→ Task description
Output only the lines below from the one containing "after floorplan,row_sel[7],0.38,2,key_data[0]$_SDFF_PP1_" to the one containing "128 | 2.61 |", exactly as written, both ends kept.

→ Records shown
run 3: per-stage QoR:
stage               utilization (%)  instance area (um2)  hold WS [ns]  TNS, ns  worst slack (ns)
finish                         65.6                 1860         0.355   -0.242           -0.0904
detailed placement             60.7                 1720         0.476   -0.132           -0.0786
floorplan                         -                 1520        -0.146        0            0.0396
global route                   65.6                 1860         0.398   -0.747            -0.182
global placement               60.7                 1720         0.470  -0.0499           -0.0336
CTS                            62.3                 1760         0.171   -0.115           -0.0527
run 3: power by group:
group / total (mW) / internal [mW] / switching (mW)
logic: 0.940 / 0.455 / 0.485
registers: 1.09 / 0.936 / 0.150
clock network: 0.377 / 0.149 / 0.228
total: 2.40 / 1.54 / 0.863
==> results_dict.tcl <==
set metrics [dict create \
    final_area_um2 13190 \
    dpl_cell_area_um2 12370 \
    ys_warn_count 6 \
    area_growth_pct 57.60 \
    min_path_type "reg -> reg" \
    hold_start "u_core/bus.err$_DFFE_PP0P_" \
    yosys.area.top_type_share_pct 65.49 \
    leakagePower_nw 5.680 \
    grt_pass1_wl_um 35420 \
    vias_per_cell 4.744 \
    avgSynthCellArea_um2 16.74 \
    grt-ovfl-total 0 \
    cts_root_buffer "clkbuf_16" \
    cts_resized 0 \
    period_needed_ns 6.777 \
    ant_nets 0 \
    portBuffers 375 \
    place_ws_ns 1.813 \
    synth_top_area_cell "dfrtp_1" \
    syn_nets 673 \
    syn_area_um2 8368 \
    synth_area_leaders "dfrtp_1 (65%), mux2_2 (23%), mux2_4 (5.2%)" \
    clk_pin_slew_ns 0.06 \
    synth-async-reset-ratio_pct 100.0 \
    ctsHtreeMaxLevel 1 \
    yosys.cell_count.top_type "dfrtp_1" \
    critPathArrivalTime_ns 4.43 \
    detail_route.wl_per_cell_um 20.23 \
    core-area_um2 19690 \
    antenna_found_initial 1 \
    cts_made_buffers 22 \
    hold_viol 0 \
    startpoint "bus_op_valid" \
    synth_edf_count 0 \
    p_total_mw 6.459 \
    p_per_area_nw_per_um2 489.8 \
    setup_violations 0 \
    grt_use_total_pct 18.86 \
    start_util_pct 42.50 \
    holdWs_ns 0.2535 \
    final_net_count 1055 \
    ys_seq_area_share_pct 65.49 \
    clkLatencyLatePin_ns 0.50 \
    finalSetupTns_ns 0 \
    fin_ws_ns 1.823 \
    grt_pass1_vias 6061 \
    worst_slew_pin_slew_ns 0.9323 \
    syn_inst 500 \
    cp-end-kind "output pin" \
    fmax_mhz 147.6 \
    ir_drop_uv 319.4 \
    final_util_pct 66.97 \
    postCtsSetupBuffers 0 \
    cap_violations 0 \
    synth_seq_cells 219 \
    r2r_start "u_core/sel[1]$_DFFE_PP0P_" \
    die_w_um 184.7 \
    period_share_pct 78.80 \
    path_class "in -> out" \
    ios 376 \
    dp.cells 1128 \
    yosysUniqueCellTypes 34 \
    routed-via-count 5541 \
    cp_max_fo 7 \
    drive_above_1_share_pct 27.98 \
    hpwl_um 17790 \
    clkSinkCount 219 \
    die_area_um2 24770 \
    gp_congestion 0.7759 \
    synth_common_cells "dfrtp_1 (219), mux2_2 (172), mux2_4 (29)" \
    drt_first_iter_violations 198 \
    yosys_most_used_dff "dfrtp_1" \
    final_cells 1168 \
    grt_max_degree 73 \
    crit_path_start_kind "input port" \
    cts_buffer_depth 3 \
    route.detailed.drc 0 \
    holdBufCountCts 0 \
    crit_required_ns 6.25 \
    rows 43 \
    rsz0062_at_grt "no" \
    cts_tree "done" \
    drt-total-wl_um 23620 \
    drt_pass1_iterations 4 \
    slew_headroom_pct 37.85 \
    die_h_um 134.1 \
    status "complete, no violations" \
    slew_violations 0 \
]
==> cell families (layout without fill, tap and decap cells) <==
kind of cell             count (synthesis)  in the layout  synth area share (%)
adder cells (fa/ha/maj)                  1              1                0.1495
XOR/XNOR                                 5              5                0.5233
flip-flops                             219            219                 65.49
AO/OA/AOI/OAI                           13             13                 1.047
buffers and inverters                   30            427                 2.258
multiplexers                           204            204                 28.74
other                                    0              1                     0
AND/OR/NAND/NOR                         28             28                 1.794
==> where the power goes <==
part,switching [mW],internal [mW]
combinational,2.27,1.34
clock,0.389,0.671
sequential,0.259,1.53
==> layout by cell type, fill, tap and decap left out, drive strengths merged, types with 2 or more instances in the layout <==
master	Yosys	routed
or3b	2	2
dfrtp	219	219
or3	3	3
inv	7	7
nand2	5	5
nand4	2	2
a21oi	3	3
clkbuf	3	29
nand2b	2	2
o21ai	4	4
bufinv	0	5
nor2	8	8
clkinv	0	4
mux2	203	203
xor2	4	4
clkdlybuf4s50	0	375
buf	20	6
<file path="config.mk">
export PLATFORM = sky130hd
export DESIGN_NAME = gray_conv_arb
export DESIGN_NICKNAME = d
export VERILOG_FILES = /design/src/rtl/gray_conv_pkg.sv /design/src/rtl/gray_bin_conv.sv /design/src/rtl/gray_conv_arb.sv
export SDC_FILE = /design/constraint.sdc
export NUM_CORES = 1
export LEC_CHECK = 0
export CORE_MARGIN = 5
export CORE_UTILIZATION = 40
export DETAILED_ROUTE_END_ITERATION = 8
export GPL_TIMING_DRIVEN = 1
export PLACE_DENSITY = 0.75
export SLEW_MARGIN = 20
export SYNTH_ARGS = -nofsm -noshare
export SYNTH_HDL_FRONTEND = slang
export SYNTH_SLANG_ARGS = --single-unit
</file>
<file path="constraint.sdc">
create_clock -name clk -period 1.9 [get_ports clk]
set_input_delay 0.38 -clock clk [delete_from_list [all_inputs] [get_ports clk]]
set_output_delay 0.38 -clock clk [all_outputs]
set_load 0.02 [all_outputs]
</file>
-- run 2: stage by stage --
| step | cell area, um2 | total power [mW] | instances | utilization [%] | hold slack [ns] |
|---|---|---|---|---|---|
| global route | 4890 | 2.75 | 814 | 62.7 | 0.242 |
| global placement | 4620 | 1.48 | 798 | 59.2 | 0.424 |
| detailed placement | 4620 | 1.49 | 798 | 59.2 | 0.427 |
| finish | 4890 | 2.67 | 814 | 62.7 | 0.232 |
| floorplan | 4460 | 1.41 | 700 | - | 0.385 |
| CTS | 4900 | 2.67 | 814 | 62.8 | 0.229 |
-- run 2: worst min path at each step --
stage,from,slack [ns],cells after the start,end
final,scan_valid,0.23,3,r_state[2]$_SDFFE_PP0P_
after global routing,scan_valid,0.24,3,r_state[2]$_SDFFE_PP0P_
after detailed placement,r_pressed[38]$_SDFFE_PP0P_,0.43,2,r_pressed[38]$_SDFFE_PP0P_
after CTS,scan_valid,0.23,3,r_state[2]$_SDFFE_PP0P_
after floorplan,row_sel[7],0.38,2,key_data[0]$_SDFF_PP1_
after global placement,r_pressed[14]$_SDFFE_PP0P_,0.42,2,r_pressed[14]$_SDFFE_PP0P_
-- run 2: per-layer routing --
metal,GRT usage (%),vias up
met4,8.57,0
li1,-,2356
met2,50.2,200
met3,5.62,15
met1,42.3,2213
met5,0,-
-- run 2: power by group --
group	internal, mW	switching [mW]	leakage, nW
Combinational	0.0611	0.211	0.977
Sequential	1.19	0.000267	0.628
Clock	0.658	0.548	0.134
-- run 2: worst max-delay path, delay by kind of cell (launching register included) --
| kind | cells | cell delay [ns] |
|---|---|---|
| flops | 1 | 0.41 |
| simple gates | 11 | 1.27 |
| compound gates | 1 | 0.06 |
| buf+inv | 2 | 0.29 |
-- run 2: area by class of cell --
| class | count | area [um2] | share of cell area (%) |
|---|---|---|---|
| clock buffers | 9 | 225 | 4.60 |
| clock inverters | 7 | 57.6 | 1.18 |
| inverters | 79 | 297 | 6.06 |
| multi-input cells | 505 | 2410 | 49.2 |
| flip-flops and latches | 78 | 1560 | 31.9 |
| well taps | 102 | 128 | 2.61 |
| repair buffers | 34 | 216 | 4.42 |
$ cat src/rtl/bus_arbiter.sv
// Round-robin owner selection and burst sequencing for the shared 32-bit tri-state bus.
// Produces the one-hot buffer enables and captures the bus value on every beat.
//
//  state | meaning
//  IDLE  | no owner; arbitrate among pending requests each cycle
//  DRIVE | one beat per cycle from the granted source until beat_cnt hits 0
//  TURN  | bus released, all cs low, turn_cnt counts down to 0
module bus_arbiter #(
  parameter int N        = 4,
  parameter int LEN_W    = 4,
  parameter int TURN_CYC = 1
) (
  input  logic               clk,
  input  logic               rst,
  input  logic [N-1:0]       req,
  input  logic [N*LEN_W-1:0] len,
  input  logic [31:0]        bus_in,
  output logic [N-1:0]       grant_cs,
  output logic [2:0]         grant_id,
  output logic               busy,
  output logic               last,
  output logic [31:0]        cap_data,
  output logic               cap_valid
);

  typedef enum logic [1:0] {IDLE, DRIVE, TURN} state_t;

  state_t           state;
  logic [2:0]       ptr;
  logic [LEN_W-1:0] beat_cnt;
  logic [3:0]       turn_cnt;

  logic [2*N-1:0]   req_dbl;
  logic [N-1:0]     req_rot;
  logic [3:0]       idx;
  logic [2:0]       winner;
  logic             win_valid;
  logic [N-1:0]     win_onehot;
  logic [LEN_W-1:0] len_win;
  logic [2:0]       next_ptr;

  // Rotate requests so bit 0 is the current priority holder; the lowest set bit wins.
  always_comb begin
    req_dbl = {req, req};
    req_rot = N'(req_dbl >> ptr);
    idx     = 4'(ptr);
    for (int k = N - 1; k >= 0; k--) begin
      if (req_rot[k]) idx = 4'(ptr) + 4'(k);
    end
    winner    = (idx >= 4'(N)) ? 3'(idx - 4'(N)) : 3'(idx);
    win_valid = |req;
  end

  always_comb begin
    win_onehot = '0;
    len_win    = '0;
    for (int k = 0; k < N; k++) begin
      if (3'(k) == winner) begin
        win_onehot[k] = 1'b1;
        len_win       = len[k*LEN_W +: LEN_W];
      end
    end
  end

  assign next_ptr = (grant_id == 3'(N - 1)) ? 3'd0 : grant_id + 3'd1;
  assign last     = (state == DRIVE) && (beat_cnt == '0);

  always_ff @(posedge clk) begin
    if (rst) begin
      state     <= IDLE;
      grant_cs  <= '0;
      grant_id  <= '0;
      busy      <= 1'b0;
      cap_data  <= '0;
      cap_valid <= 1'b0;
      ptr       <= '0;
      beat_cnt  <= '0;
      turn_cnt  <= '0;
    end else begin
      cap_valid <= 1'b0;
      case (state)
        IDLE: begin
          if (win_valid) begin
            grant_cs <= win_onehot;
            grant_id <= winner;
            beat_cnt <= len_win;
            busy     <= 1'b1;
            state    <= DRIVE;
          end
        end
        DRIVE: begin
          cap_data  <= bus_in;
          cap_valid <= 1'b1;
          if (beat_cnt != '0) begin
            beat_cnt <= beat_cnt - LEN_W'(1);
          end else begin
            grant_cs <= '0;
            grant_id <= '0;
            busy     <= 1'b0;
            ptr      <= next_ptr;
            if (TURN_CYC > 0) begin
              turn_cnt <= 4'(TURN_CYC - 1);
              state    <= TURN;
            end else begin
              state <= IDLE;
            end
          end
        end
        TURN: begin
          if (turn_cnt == 4'd0) state <= IDLE;
          else                  turn_cnt <= turn_cnt - 4'd1;
        end
        default: state <= IDLE;
      endcase
    end
  end

endmodule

→ Problem solution
after floorplan,row_sel[7],0.38,2,key_data[0]$_SDFF_PP1_
after global placement,r_pressed[14]$_SDFFE_PP0P_,0.42,2,r_pressed[14]$_SDFFE_PP0P_
-- run 2: per-layer routing --
metal,GRT usage (%),vias up
met4,8.57,0
li1,-,2356
met2,50.2,200
met3,5.62,15
met1,42.3,2213
met5,0,-
-- run 2: power by group --
group	internal, mW	switching [mW]	leakage, nW
Combinational	0.0611	0.211	0.977
Sequential	1.19	0.000267	0.628
Clock	0.658	0.548	0.134
-- run 2: worst max-delay path, delay by kind of cell (launching register included) --
| kind | cells | cell delay [ns] |
|---|---|---|
| flops | 1 | 0.41 |
| simple gates | 11 | 1.27 |
| compound gates | 1 | 0.06 |
| buf+inv | 2 | 0.29 |
-- run 2: area by class of cell --
| class | count | area [um2] | share of cell area (%) |
|---|---|---|---|
| clock buffers | 9 | 225 | 4.60 |
| clock inverters | 7 | 57.6 | 1.18 |
| inverters | 79 | 297 | 6.06 |
| multi-input cells | 505 | 2410 | 49.2 |
| flip-flops and latches | 78 | 1560 | 31.9 |
| well taps | 102 | 128 | 2.61 |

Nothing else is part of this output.